[the picture for this blog is at the heart of this post]
I believe from my life experiences and from those whom I consider to be my spiritual teachers that all phenomena from external reality to our inner feeling are analogous to a walking stick. "TAPAS" is often defined as "practice" or "discipline" and thus, practice our walk through life.
A sturdy walking stick provides a stabilizing, grounding companion across unsteady footing. While helpful, centering too much of your weight upon the stick can be a recipe for falling flat on your face. So, just how much do we lean on something outside of ourselves for support during our practice?
"On the yoga mat" - is another manifestation of walking. It is the combination of simply living which is constant as long as we are inhaling and exhaling and the conscious choice of how I allocate my time and energy towards a day of living my life. During the disciplined practice of asanas (postures) I rely on objects outside of myself to deepen my practice. A bolster assists in opening my back; a block or belt or yogi partner in class are some walking sticks of yoga. My hand on a block enables me to further steady my body and thus further the degree of balance and flexibility in a pose. Even the yoga mat as an object like a walking stick in that it increases my feeling of security and safety to practice outside the limits of what is otherwise available to my body alone.
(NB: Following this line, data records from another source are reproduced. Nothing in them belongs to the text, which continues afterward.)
--- config.mk ---
export PLATFORM = sky130hd
export DESIGN_NAME = detector_jogada_flat
export DESIGN_NICKNAME = d
export VERILOG_FILES = /design/src/rtl/jogo_pkg.sv /design/src/rtl/detector_jogada_if.sv /design/src/rtl/contador_sat.sv /design/src/rtl/detector_jogada.sv /design/src/flat_wrapper.sv
export SDC_FILE = /design/constraint.sdc
export NUM_CORES = 1
export LEC_CHECK = 0
export CAP_MARGIN = 15
export CORE_MARGIN = 2
export CORE_UTILIZATION = 51
export CTS_CLUSTER_SIZE = 25
export DETAILED_ROUTE_END_ITERATION = 6
export PLACE_DENSITY = 0.9
export SYNTH_ARGS = -nofsm -noshare
export SYNTH_HDL_FRONTEND = slang
export SYNTH_SLANG_ARGS = --single-unit
--- constraint.sdc ---
create_clock -name clock -period 5.2 [get_ports clock]
set_input_delay 1.04 -clock clock [delete_from_list [all_inputs] [get_ports clock]]
set_output_delay 1.04 -clock clock [all_outputs]
set_load 0.01 [all_outputs]
--- src/rtl/jogo_pkg.sv ---
// Shared definitions for the memory game button path: FSM state codes,
// bus widths and small helpers used by the detector and its counters.
package jogo_pkg;

  localparam int ESTADO_W = 3;
  localparam int BOTOES_W = 4;

  typedef enum logic [ESTADO_W-1:0] {
    OCIOSO      = 3'd0,
    FILTRANDO   = 3'd1,
    PRESSIONADO = 3'd2,
    SOLTANDO    = 3'd3
  } estado_t;

  // Bits needed to hold 0..max_val; never less than one.
  function automatic int largura_cnt(input int max_val);
    return (max_val < 1) ? 1 : $clog2(max_val + 1);
  endfunction

  // True when exactly one button is down.
  function automatic logic eh_um_quente(input logic [BOTOES_W-1:0] b);
    return (b != '0) && ((b & (b - 1'b1)) == '0);
  endfunction

endpackage

--- src/rtl/detector_jogada_if.sv ---
// Player button bus between the game control unit (master) and the
// play detector (slave).
interface detector_jogada_if;
  import jogo_pkg::*;

  logic                habilita;
  logic                zera_timeout;
  logic [BOTOES_W-1:0] botoes;
  logic                jogada_feita;
  logic [BOTOES_W-1:0] jogada;
  logic                jogada_invalida;
  logic                timeout;
  logic                db_tem_jogada;
  logic [ESTADO_W-1:0] db_estado;

  modport master (
    output habilita, zera_timeout, botoes,
    input  jogada_feita, jogada, jogada_invalida, timeout, db_tem_jogada, db_estado
  );

  modport slave (
    input  habilita, zera_timeout, botoes,
    output jogada_feita, jogada, jogada_invalida, timeout, db_tem_jogada, db_estado
  );

endinterface

--- src/rtl/contador_sat.sv ---
// Saturating up-counter with synchronous clear; o_cheio flags that the
// count sits at MAX. Clear wins over enable.
module contador_sat
  import jogo_pkg::*;
#(
  parameter int MAX = 7
) (
  input  logic clock,
  input  logic reset,
  input  logic i_clr,
  input  logic i_en,
  output logic o_cheio
);

  localparam int             W      = largura_cnt(MAX);
  localparam logic [W-1:0]   LIMITE = W'(MAX);

  logic [W-1:0] r_cnt;

  always_ff @(posedge clock or negedge reset) begin
    if (!reset) begin
      r_cnt <= '0;
    end else if (i_clr) begin
      r_cnt <= '0;
    end else if (i_en && (r_cnt != LIMITE)) begin
      r_cnt <= r_cnt + W'(1);
    end
  end

  assign o_cheio = (r_cnt == LIMITE);

endmodule

--- src/rtl/detector_jogada.sv ---
// Debounces player buttons into one jogada_feita / jogada_invalida pulse per
// press-release. Idle timeout is built only when DETECTOR_TIMEOUT_EN is defined.
module detector_jogada
  import jogo_pkg::*;
#(
  parameter int ESTAVEL = 3,
  parameter int TIMEOUT = 30000
) (
  input  logic               clock,
  input  logic               reset,
  detector_jogada_if.slave   bus
);

  estado_t             r_estado;
  estado_t             w_prox;
  logic [BOTOES_W-1:0] r_v;
  logic [BOTOES_W-1:0] r_jogada;
  logic                r_feita;
  logic                r_invalida;

  logic w_tem;
  logic w_mudou;
  logic w_cnt_cheio;
  logic w_estavel;
  logic w_dispara;
  logic w_clr_estavel;
  logic w_valida;

  assign w_tem    = (bus.botoes != '0);
  assign w_mudou  = (bus.botoes != r_v);
  assign w_valida = eh_um_quente(r_v);

  // A value is stable once it has been sampled unchanged for ESTAVEL cycles
  // inside the current state.
  assign w_estavel     = w_cnt_cheio && !w_mudou;
  assign w_clr_estavel = (w_prox != r_estado) || w_mudou;

  contador_sat #(
    .MAX (ESTAVEL - 1)
  ) u_cnt_estavel (
    .clock   (clock),
    .reset   (reset),
    .i_clr   (w_clr_estavel),
    .i_en    (1'b1),
    .o_cheio (w_cnt_cheio)
  );

  always_comb begin
    w_prox    = r_estado;
    w_dispara = 1'b0;
    case (r_estado)
      OCIOSO: begin
        if (w_tem) w_prox = bus.habilita ? FILTRANDO : SOLTANDO;
      end
      FILTRANDO: begin
        if (!w_tem) begin
          w_prox = OCIOSO;
        end else if (!bus.habilita) begin
          w_prox = SOLTANDO;
        end else if (w_estavel) begin
          w_prox    = PRESSIONADO;
          w_dispara = 1'b1;
        end
      end
      PRESSIONADO: begin
        if (!w_tem) w_prox = SOLTANDO;
      end
      SOLTANDO: begin
        if (w_tem) begin
          w_prox = PRESSIONADO;
        end else if (w_estavel) begin
          w_prox = OCIOSO;
        end
      end
      default: w_prox = OCIOSO;
    endcase
  end

  // r_v follows botoes every cycle, so at the accepting edge it equals the stable value.
  always_ff @(posedge clock or negedge reset) begin
    if (!reset) begin
      r_estado   <= OCIOSO;
      r_v        <= '0;
      r_jogada   <= '0;
      r_feita    <= 1'b0;
      r_invalida <= 1'b0;
    end else begin
      r_estado   <= w_prox;
      r_v        <= bus.botoes;
      r_feita    <= w_dispara && w_valida;
      r_invalida <= w_dispara && !w_valida;
      if (w_dispara && w_valida) r_jogada <= r_v;
    end
  end

`ifdef DETECTOR_TIMEOUT_EN
  logic w_zera;
  logic w_clr_ocioso;
  logic w_en_ocioso;
  logic w_ocioso_cheio;
  logic r_timeout;

  assign w_zera       = bus.zera_timeout || !bus.habilita;
  assign w_clr_ocioso = w_zera || ((w_prox == PRESSIONADO) && (r_estado != PRESSIONADO));
  assign w_en_ocioso  = bus.habilita && ((r_estado == OCIOSO) || (r_estado == SOLTANDO));

  contador_sat #(
    .MAX (TIMEOUT - 1)
  ) u_cnt_ocioso (
    .clock   (clock),
    .reset   (reset),
    .i_clr   (w_clr_ocioso),
    .i_en    (w_en_ocioso),
    .o_cheio (w_ocioso_cheio)
  );

  // Flag survives the counter being cleared by a press; only an explicit clear drops it.
  always_ff @(posedge clock or negedge reset) begin
    if (!reset) begin
      r_timeout <= 1'b0;
    end else if (w_zera) begin
      r_timeout <= 1'b0;
    end else if (w_ocioso_cheio) begin
      r_timeout <= 1'b1;
    end
  end

  assign bus.timeout = r_timeout;
`else
  logic w_unused_zera;
  assign w_unused_zera = bus.zera_timeout;
  assign bus.timeout   = 1'b0;
`endif

  assign bus.jogada_feita    = r_feita;
  assign bus.jogada          = r_jogada;
  assign bus.jogada_invalida = r_invalida;
  assign bus.db_tem_jogada   = w_tem;
  assign bus.db_estado       = r_estado;

endmodule

--- src/flat_wrapper.sv ---
// flat-port wrapper written by rule: the top's interface ports become plain ports
module detector_jogada_flat import jogo_pkg::*;
#(
  parameter int ESTAVEL = 3,
  parameter int TIMEOUT = 30000
)
  (clock, reset, bus_habilita, bus_zera_timeout, bus_botoes, bus_jogada_feita, bus_jogada, bus_jogada_invalida, bus_timeout, bus_db_tem_jogada, bus_db_estado);
  detector_jogada_if bus_i ();
  input  logic clock;
  input  logic reset;
  input wire logic [$bits(bus_i.habilita)-1:0] bus_habilita;
  input wire logic [$bits(bus_i.zera_timeout)-1:0] bus_zera_timeout;
  input wire logic [$bits(bus_i.botoes)-1:0] bus_botoes;
  output wire logic [$bits(bus_i.jogada_feita)-1:0] bus_jogada_feita;
  output wire logic [$bits(bus_i.jogada)-1:0] bus_jogada;
  output wire logic [$bits(bus_i.jogada_invalida)-1:0] bus_jogada_invalida;
  output wire logic [$bits(bus_i.timeout)-1:0] bus_timeout;
  output wire logic [$bits(bus_i.db_tem_jogada)-1:0] bus_db_tem_jogada;
  output wire logic [$bits(bus_i.db_estado)-1:0] bus_db_estado;
  assign bus_i.habilita = bus_habilita;
  assign bus_i.zera_timeout = bus_zera_timeout;
  assign bus_i.botoes = bus_botoes;
  assign bus_jogada_feita = bus_i.jogada_feita;
  assign bus_jogada = bus_i.jogada;
  assign bus_jogada_invalida = bus_i.jogada_invalida;
  assign bus_timeout = bus_i.timeout;
  assign bus_db_tem_jogada = bus_i.db_tem_jogada;
  assign bus_db_estado = bus_i.db_estado;
  detector_jogada #(.ESTAVEL(ESTAVEL), .TIMEOUT(TIMEOUT)) u_core (.clock(clock), .reset(reset), .bus(bus_i));
endmodule
==> reports/metrics.yaml <==
final_layout:
  nNetsFinal: 111
  postLayoutCellArea_um2: 1010
  drive_gt1_frac: 0.0495
  instances_no_fill: 117
  n_fill_cell: 128
  antenna_cells: 0
  area_growth_syn_to_layout_pct: 21.6
timing:
  grt_setup_unrepaired: "no"
  finalHoldViolations: 0
  worstMarginPinSlew_ps: 698
  maxSlewHeadroom: 0.533
  fmax_ghz: 0.265
  maxSlewViolCount: 0
  final-setup-viol-count: 0
  fin_skew_ps: 4.76
  fin_crit_sh: 0.725
  finalSetupTns_ps: 0
  worst_slack_ps: 1430
  period_needed_ps: 3770
worst_setup_path:
  cp-start-kind: "input pin"
  worstSetupEndpointType: "output pin"
  crit_type: "input pin to output pin"
  required_ps: 4160
  cp_max_fo: 4
  crit_arrival_ps: 2730
  rr_worst_depth: 6
  reg2reg_setup_slack_ps: 3100
die:
  chipWidth_um: 44.3
  core_um2: 1510
  die_y_um: 44.3
  pin_count: 19
  rows: 14
  dieArea_um2: 1960
  start_util: 0.549
cts:
  path_clk_slew_ps: 90
  clk_latency_ps: 270
  numCtsBuffers: 3
  htree_levels: 1
  postCtsHoldBufs: 0
  clock-root-buffer: "clkbuf_4"
  cts_tree: "built"
  cts.sinks: 15
  postCtsSetupRepairBufs: 0
  cts_buffer_depth: 2
  cts_resized: 0
worst_hold_path:
  hold_depth: 2
  min_path_type: "flop to flop"
placement:
  io_buffers: 16
  placedInstanceArea_um2: 980
  place_worst_setup_slack_ps: 1430
  place_congestion: 0.770
  dp_cells: 113
  hpwl_mm: 1.27
route:
  wirelength_mm: 1.70
  dr.pass1.iters: 4
  first_iter_violations: 7
  vias: 707
  wl_per_cell_um: 14.5
  drcViolationCount: 0
  viasPerCell: 6.04
  ant_nets: 0
logic_synthesis:
  avgSynthCellArea_um2: 9.51
  synth_top_family_by_area: "simple AND/OR/NAND/NOR gates"
  synthAdderAreaFrac: 0.0151
  synth-simple-area-share: 0.213
  yosys_warnings: 0
  synth_area_um2: 827
  synth-xor-area-share: 0.0847
  yosys-mux-area-fraction: 0
  ys_seq_area_frac: 0.454
  synthDistinctLibCells: 32
  synth_compound_area_frac: 0.177
  yosys_register_bits: 15
  syn_inst: 87
grt:
  grt_pass1_vias: 678
  grt_use_met1: 0.248
  antenna_found_initial: 0
  grt_max_degree: 16
  track_usage: 0.206
  grt.busiest_layer: "met2"
  grt_pass1_wl_mm: 2.88
  gr-total-overflow: 0
  met2_usage: 0.341
  grt_util_met3: 0.0367
flow_run:
  max-cap-violations: 0
power_and_ir_drop:
  leakagePower_nw: 0.403
  power_density_nw_per_um2: 225
  finalPower_mw: 0.226
  vdd.ir_drop.worst_v: 0.000174
status:
  status: "finished, final reports clean"
[power breakdown]
part | switching, mW | internal [mW]
logic | 0.0151 | 0.0177
clock network | 0.0348 | 0.0297
registers | 0.00895 | 0.120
Yet a yoga mat is much more than just a substance that improves my ability to grip the ground.
A walking stick enables me to sink into the oneness of myself with nature and all that is. Walking with my stick along Linville river I slowly open, creating a space deep within my being- a metaphorical gorge inside of me. Enduring time and the effort that creates the tension needed for change, the glaciers cut through the mountains of Linville Gorge, NC just as my lifelong journey with walking and running have peeled away layers towards revealing my deepest self.
By contract ontologically and at the same time, similarly epistemologically, my yoga mat is a delimiter - a rectangular space that I use as a tool to step onto the banks of the flowing river of my life. Instead of cutting in, my yoga mat draws a line around me. Like a rectangle removed from the fabric of life for the duration of my practice, while my body remains on the mat, my breath, my conscious thoughts and feelings and my soul journey forth.
In another sense I see a stick as a great metaphor for the ends or poles of experience. If equanimity is the middle, then the opposite sides of the stick: the most positive events, happiest thoughts and feelings of love and peace contrast with equal intensity: the most deplorable happenings from which thoughts of sorrow and anger, painful feelings and fear arise. My yoga mat and my walking stick engender the opportunity for extending the dimensions of experience as I search for the center as well.
Thus, with practice and the tools of practice, contradictions arise. Steadying, my practice on the mat and the discipline I have applied to walking & running in my life have brought me closest to a sense of peace centered in my true self and the present moment. In synchrony is the constant potential for walking near the water's edge leaning into joy I did not know existed as well as falling on my yoga mat and metaphysically stumbling farther down into grief than ever before.
This is the path that I chose - one of pain and purification; one that I hope expounds the fullness of life in all of it's manifestations. Is this what Patajali means by "tapas" as my practice has certainly burned away everything I thought I knew.
An inquiry into the concept of "TAPAS". Tapas is a practice based on the first limb of Yoga Sutras of Patajali. What is this observance? How is it applied to daily life and the unfolding present moment? How does this practice further the exploration, the excavation, the cultivation of "yoga" or union?